> **Exercise materials**:
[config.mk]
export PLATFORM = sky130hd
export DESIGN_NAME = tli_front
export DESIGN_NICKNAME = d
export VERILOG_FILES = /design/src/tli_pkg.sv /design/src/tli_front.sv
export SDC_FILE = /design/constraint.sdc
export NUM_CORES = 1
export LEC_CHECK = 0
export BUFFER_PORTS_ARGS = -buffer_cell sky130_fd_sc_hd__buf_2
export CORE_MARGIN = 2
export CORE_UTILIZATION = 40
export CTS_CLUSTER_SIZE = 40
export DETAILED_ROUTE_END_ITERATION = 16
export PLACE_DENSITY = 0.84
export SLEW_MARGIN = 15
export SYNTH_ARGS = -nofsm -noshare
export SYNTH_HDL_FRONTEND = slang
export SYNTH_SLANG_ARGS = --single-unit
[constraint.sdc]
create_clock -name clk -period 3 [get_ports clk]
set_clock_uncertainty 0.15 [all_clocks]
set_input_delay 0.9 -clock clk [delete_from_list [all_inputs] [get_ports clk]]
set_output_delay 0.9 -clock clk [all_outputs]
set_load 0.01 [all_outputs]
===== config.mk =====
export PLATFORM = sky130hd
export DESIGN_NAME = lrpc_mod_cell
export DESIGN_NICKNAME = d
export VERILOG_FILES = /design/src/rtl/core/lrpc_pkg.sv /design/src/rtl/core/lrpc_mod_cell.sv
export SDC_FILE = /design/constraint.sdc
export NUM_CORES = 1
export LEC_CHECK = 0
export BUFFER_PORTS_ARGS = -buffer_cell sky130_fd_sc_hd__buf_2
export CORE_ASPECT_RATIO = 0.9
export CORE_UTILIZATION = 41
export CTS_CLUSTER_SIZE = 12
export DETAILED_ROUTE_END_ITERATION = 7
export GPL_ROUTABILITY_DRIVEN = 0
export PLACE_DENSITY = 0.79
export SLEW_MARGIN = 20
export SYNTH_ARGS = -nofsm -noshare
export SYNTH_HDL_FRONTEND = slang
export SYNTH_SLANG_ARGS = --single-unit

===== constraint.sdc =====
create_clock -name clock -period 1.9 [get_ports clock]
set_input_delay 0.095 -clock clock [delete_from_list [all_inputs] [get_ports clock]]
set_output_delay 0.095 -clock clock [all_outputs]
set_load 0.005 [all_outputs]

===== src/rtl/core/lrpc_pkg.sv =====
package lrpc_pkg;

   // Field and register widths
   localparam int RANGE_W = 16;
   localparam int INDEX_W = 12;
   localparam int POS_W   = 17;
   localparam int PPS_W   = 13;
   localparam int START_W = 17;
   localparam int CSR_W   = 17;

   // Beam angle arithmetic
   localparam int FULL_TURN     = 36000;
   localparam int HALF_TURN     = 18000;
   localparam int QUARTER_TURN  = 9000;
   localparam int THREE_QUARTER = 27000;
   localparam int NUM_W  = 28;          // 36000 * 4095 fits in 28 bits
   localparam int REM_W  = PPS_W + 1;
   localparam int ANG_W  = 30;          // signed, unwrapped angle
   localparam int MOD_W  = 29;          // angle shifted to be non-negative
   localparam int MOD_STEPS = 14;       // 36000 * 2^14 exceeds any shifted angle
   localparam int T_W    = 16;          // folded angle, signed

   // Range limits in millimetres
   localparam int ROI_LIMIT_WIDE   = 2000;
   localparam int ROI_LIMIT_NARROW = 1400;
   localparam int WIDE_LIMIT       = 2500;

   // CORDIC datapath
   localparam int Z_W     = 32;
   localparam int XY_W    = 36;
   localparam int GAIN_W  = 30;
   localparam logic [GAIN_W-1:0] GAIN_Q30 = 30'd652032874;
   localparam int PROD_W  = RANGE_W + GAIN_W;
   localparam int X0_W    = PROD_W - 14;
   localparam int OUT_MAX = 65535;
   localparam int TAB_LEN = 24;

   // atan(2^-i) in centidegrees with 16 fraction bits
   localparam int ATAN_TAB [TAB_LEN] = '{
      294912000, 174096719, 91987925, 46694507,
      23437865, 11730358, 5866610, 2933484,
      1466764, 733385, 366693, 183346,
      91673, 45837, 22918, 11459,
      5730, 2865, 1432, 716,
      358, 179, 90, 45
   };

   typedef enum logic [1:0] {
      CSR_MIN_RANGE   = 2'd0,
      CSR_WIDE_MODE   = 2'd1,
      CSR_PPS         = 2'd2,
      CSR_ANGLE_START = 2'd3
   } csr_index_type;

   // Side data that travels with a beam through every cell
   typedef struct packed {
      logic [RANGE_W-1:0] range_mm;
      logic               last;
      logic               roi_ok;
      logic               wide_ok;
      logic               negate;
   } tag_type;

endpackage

> **Exercise**:
What is needed is an exact copy of the lines from the start of the listing through the line where "localparam int FULL_TURN" sits, please, both end lines included and nothing more.

> **Reply to the task**:
[config.mk]
export PLATFORM = sky130hd
export DESIGN_NAME = tli_front
export DESIGN_NICKNAME = d
export VERILOG_FILES = /design/src/tli_pkg.sv /design/src/tli_front.sv
export SDC_FILE = /design/constraint.sdc
export NUM_CORES = 1
export LEC_CHECK = 0
export BUFFER_PORTS_ARGS = -buffer_cell sky130_fd_sc_hd__buf_2
export CORE_MARGIN = 2
export CORE_UTILIZATION = 40
export CTS_CLUSTER_SIZE = 40
export DETAILED_ROUTE_END_ITERATION = 16
export PLACE_DENSITY = 0.84
export SLEW_MARGIN = 15
export SYNTH_ARGS = -nofsm -noshare
export SYNTH_HDL_FRONTEND = slang
export SYNTH_SLANG_ARGS = --single-unit
[constraint.sdc]
create_clock -name clk -period 3 [get_ports clk]
set_clock_uncertainty 0.15 [all_clocks]
set_input_delay 0.9 -clock clk [delete_from_list [all_inputs] [get_ports clk]]
set_output_delay 0.9 -clock clk [all_outputs]
set_load 0.01 [all_outputs]
===== config.mk =====
export PLATFORM = sky130hd
export DESIGN_NAME = lrpc_mod_cell
export DESIGN_NICKNAME = d
export VERILOG_FILES = /design/src/rtl/core/lrpc_pkg.sv /design/src/rtl/core/lrpc_mod_cell.sv
export SDC_FILE = /design/constraint.sdc
export NUM_CORES = 1
export LEC_CHECK = 0
export BUFFER_PORTS_ARGS = -buffer_cell sky130_fd_sc_hd__buf_2
export CORE_ASPECT_RATIO = 0.9
export CORE_UTILIZATION = 41
export CTS_CLUSTER_SIZE = 12
export DETAILED_ROUTE_END_ITERATION = 7
export GPL_ROUTABILITY_DRIVEN = 0
export PLACE_DENSITY = 0.79
export SLEW_MARGIN = 20
export SYNTH_ARGS = -nofsm -noshare
export SYNTH_HDL_FRONTEND = slang
export SYNTH_SLANG_ARGS = --single-unit

===== constraint.sdc =====
create_clock -name clock -period 1.9 [get_ports clock]
set_input_delay 0.095 -clock clock [delete_from_list [all_inputs] [get_ports clock]]
set_output_delay 0.095 -clock clock [all_outputs]
set_load 0.005 [all_outputs]

===== src/rtl/core/lrpc_pkg.sv =====
package lrpc_pkg;

   // Field and register widths
   localparam int RANGE_W = 16;
   localparam int INDEX_W = 12;
   localparam int POS_W   = 17;
   localparam int PPS_W   = 13;
   localparam int START_W = 17;
   localparam int CSR_W   = 17;

   // Beam angle arithmetic
   localparam int FULL_TURN     = 36000;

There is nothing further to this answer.